WHAT THE TASK REQUIRES — Every line below between the line holding "hold buffers: 79 / 0" and the line holding "dfrtp_1 0.43, ha_1", inclusive, should be repeated exactly, and all other lines omitted.

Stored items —
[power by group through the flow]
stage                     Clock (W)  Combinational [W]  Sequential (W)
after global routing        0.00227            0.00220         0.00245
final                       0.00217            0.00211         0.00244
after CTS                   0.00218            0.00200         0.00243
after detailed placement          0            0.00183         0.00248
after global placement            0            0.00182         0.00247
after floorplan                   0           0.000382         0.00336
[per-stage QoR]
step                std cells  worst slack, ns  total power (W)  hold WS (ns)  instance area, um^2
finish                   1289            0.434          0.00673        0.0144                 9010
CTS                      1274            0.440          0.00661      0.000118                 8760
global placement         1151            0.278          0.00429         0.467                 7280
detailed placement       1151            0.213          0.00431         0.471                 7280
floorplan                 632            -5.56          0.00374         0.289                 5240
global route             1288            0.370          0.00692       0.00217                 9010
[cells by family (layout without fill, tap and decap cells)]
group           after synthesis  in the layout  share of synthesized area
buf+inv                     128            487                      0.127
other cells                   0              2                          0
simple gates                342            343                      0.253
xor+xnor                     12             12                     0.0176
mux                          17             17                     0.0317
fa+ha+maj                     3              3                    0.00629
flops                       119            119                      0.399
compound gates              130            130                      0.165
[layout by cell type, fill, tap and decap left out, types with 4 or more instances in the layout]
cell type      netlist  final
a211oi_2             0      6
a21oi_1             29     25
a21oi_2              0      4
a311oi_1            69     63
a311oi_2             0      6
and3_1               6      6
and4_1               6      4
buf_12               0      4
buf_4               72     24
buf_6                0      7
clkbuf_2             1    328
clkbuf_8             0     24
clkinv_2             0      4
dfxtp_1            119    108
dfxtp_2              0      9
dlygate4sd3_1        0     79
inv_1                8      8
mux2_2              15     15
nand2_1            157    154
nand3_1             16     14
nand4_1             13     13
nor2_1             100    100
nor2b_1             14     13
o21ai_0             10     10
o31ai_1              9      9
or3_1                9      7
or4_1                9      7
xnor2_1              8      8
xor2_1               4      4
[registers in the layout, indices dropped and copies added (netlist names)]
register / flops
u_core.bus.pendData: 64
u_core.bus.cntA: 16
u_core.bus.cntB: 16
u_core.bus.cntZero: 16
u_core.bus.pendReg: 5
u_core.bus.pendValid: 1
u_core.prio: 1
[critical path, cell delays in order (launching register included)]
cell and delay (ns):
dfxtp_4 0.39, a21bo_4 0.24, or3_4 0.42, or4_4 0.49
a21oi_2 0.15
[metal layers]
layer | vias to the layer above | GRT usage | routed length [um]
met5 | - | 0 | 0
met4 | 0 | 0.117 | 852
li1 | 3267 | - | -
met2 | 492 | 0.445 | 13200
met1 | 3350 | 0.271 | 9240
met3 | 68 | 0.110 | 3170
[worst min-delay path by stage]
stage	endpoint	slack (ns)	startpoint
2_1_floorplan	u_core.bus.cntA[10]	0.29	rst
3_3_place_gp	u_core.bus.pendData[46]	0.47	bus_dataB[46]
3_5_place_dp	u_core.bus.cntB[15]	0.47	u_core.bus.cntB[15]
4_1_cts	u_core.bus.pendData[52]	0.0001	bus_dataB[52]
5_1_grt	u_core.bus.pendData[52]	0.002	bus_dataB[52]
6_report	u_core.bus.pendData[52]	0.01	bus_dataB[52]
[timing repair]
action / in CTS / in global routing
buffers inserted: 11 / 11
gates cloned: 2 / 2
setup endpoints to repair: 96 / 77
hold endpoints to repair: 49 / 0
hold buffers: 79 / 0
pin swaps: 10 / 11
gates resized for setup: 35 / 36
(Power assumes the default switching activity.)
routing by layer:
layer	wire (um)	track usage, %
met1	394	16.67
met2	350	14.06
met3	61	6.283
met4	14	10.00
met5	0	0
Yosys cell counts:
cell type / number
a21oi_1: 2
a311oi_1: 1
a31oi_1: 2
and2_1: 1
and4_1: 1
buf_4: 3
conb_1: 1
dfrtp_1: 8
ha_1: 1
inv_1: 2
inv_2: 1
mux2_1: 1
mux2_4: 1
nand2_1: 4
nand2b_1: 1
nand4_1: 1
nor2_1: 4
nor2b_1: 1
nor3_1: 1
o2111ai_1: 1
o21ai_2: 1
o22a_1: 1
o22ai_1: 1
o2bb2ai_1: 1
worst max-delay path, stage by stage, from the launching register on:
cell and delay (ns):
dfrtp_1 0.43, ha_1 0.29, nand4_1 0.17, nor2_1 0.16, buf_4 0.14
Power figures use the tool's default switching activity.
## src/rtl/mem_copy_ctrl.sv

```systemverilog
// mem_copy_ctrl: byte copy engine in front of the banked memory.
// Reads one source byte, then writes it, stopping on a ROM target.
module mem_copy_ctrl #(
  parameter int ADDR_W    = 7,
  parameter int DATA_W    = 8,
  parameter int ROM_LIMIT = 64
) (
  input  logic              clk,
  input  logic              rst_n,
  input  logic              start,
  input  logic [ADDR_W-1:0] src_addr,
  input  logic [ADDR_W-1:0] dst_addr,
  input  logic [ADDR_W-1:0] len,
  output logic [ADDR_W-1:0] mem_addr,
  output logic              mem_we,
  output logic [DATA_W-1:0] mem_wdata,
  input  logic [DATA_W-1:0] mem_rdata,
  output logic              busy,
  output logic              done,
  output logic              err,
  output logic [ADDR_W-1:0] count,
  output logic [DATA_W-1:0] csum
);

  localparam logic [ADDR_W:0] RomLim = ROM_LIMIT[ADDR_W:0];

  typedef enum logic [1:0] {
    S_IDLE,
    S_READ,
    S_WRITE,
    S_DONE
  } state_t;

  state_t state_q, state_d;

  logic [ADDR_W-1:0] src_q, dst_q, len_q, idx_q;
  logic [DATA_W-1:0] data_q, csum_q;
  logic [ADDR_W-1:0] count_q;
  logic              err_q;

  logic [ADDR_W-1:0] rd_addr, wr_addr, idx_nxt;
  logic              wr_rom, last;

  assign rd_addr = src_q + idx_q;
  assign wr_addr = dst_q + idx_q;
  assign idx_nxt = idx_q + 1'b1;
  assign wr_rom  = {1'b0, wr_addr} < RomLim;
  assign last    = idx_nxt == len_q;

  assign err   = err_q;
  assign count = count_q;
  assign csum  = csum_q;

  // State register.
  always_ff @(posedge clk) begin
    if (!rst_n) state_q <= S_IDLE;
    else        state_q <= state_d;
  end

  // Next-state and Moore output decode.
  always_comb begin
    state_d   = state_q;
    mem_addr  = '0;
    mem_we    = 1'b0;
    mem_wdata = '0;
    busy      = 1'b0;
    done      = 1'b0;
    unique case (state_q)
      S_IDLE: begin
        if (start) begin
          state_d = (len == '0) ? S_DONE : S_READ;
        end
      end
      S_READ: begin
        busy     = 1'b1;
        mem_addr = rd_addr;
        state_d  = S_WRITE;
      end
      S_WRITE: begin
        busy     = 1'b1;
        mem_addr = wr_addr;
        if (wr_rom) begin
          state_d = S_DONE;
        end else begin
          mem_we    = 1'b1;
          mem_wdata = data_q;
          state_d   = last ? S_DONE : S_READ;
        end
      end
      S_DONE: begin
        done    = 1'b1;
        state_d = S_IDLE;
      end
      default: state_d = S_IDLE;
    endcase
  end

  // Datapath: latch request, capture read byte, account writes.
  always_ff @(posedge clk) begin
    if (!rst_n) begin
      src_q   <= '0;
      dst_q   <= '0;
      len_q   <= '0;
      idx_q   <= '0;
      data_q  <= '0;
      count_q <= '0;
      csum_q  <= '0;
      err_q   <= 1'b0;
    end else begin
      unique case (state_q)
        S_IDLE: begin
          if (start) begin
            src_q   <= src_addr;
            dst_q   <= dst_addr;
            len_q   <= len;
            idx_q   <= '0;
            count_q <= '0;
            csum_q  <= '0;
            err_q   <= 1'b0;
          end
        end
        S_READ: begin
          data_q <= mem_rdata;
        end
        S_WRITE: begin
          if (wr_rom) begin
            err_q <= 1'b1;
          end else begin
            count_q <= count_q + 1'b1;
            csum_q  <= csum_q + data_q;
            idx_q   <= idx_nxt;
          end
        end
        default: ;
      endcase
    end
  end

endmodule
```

ANSWER SECTION —
hold buffers: 79 / 0
pin swaps: 10 / 11
gates resized for setup: 35 / 36
(Power assumes the default switching activity.)
routing by layer:
layer	wire (um)	track usage, %
met1	394	16.67
met2	350	14.06
met3	61	6.283
met4	14	10.00
met5	0	0
Yosys cell counts:
cell type / number
a21oi_1: 2
a311oi_1: 1
a31oi_1: 2
and2_1: 1
and4_1: 1
buf_4: 3
conb_1: 1
dfrtp_1: 8
ha_1: 1
inv_1: 2
inv_2: 1
mux2_1: 1
mux2_4: 1
nand2_1: 4
nand2b_1: 1
nand4_1: 1
nor2_1: 4
nor2b_1: 1
nor3_1: 1
o2111ai_1: 1
o21ai_2: 1
o22a_1: 1
o22ai_1: 1
o2bb2ai_1: 1
worst max-delay path, stage by stage, from the launching register on:
cell and delay (ns):
dfrtp_1 0.43, ha_1 0.29, nand4_1 0.17, nor2_1 0.16, buf_4 0.14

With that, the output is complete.